What the exercise asks:
Working from the records below, repeat exactly the lines starting at the line that contains "-- run 2: repair_timing" and ending at the line that contains "RTL edit against", inclusive.

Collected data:
*-*-*

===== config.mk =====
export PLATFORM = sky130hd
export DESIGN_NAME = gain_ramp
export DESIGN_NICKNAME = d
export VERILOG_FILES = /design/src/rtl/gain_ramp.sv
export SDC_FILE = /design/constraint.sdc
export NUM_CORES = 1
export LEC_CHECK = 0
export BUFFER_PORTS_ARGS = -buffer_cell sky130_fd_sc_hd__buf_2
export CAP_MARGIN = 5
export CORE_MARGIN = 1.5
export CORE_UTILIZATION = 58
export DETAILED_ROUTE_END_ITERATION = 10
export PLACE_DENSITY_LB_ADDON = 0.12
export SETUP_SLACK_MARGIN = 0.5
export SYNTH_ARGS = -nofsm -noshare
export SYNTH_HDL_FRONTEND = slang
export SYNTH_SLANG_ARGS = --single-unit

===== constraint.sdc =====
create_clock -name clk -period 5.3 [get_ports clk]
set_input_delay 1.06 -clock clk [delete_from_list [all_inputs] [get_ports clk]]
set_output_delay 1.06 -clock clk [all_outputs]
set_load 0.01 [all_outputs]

*-*-*

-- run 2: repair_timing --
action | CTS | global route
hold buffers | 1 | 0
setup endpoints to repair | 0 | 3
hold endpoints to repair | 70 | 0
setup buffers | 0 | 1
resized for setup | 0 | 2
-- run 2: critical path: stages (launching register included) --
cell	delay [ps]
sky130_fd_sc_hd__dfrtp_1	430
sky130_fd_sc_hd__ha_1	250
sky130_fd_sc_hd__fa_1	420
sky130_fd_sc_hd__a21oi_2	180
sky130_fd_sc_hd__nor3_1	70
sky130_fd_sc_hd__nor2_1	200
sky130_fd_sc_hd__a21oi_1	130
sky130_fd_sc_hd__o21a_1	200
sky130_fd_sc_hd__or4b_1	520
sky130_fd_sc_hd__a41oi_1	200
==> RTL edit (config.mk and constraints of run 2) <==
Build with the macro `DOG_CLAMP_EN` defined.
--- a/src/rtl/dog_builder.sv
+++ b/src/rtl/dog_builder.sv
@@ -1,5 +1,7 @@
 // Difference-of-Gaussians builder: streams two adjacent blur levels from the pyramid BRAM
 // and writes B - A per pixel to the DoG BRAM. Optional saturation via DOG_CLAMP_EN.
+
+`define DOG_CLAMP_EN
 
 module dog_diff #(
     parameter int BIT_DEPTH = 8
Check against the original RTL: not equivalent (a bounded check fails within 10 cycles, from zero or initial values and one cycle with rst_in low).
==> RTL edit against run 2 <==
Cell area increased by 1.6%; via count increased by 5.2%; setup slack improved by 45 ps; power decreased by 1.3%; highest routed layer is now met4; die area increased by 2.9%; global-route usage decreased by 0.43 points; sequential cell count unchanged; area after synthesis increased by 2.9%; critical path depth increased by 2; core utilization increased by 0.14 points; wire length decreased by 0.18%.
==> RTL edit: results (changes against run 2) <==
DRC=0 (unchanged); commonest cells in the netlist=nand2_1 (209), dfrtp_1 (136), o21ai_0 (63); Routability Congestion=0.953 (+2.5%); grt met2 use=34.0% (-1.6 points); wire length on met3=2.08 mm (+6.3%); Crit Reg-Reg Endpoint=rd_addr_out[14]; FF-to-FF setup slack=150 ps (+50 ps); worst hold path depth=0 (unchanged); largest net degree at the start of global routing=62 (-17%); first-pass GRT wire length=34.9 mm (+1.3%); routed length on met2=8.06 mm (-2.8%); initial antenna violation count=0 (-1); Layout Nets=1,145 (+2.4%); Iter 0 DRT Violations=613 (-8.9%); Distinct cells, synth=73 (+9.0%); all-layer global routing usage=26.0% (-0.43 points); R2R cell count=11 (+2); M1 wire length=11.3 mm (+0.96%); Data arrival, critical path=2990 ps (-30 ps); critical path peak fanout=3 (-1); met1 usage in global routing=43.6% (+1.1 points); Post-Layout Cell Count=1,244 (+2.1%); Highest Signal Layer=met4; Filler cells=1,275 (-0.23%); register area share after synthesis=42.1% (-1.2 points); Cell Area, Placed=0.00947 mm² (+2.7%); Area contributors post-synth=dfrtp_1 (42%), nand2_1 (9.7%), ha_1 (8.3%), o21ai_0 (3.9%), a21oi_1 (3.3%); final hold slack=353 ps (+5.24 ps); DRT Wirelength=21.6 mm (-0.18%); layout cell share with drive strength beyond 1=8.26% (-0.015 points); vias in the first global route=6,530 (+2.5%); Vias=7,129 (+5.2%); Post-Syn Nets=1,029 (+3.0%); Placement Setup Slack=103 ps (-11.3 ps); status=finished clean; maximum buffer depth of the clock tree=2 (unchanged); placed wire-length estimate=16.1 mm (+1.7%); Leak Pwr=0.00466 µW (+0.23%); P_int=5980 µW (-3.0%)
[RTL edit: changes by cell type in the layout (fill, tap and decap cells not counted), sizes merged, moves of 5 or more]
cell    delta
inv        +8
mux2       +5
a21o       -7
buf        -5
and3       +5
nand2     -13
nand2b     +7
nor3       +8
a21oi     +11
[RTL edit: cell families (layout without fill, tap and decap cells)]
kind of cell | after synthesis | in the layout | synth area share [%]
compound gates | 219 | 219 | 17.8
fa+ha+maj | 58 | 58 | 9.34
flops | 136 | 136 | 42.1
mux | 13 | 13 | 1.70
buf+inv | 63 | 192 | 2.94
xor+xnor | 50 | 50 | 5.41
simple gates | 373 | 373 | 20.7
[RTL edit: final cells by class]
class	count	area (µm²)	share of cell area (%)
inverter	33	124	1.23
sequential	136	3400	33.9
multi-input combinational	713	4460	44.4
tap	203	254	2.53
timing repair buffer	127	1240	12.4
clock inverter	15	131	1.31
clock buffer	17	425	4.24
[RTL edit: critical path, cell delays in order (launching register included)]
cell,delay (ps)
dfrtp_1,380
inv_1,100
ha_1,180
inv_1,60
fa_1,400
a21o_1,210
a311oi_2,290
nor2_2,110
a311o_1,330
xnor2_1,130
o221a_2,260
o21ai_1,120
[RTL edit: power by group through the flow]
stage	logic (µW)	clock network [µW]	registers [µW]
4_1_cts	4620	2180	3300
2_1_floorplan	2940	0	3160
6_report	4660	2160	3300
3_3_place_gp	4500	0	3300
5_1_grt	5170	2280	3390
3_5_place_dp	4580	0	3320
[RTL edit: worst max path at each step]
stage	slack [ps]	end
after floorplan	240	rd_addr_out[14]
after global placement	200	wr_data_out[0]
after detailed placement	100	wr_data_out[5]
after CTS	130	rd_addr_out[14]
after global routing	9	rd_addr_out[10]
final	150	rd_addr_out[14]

*-*-*

Task response:
-- run 2: repair_timing --
action | CTS | global route
hold buffers | 1 | 0
setup endpoints to repair | 0 | 3
hold endpoints to repair | 70 | 0
setup buffers | 0 | 1
resized for setup | 0 | 2
-- run 2: critical path: stages (launching register included) --
cell	delay [ps]
sky130_fd_sc_hd__dfrtp_1	430
sky130_fd_sc_hd__ha_1	250
sky130_fd_sc_hd__fa_1	420
sky130_fd_sc_hd__a21oi_2	180
sky130_fd_sc_hd__nor3_1	70
sky130_fd_sc_hd__nor2_1	200
sky130_fd_sc_hd__a21oi_1	130
sky130_fd_sc_hd__o21a_1	200
sky130_fd_sc_hd__or4b_1	520
sky130_fd_sc_hd__a41oi_1	200
==> RTL edit (config.mk and constraints of run 2) <==
Build with the macro `DOG_CLAMP_EN` defined.
--- a/src/rtl/dog_builder.sv
+++ b/src/rtl/dog_builder.sv
@@ -1,5 +1,7 @@
 // Difference-of-Gaussians builder: streams two adjacent blur levels from the pyramid BRAM
 // and writes B - A per pixel to the DoG BRAM. Optional saturation via DOG_CLAMP_EN.
+
+`define DOG_CLAMP_EN
 
 module dog_diff #(
     parameter int BIT_DEPTH = 8
Check against the original RTL: not equivalent (a bounded check fails within 10 cycles, from zero or initial values and one cycle with rst_in low).
==> RTL edit against run 2 <==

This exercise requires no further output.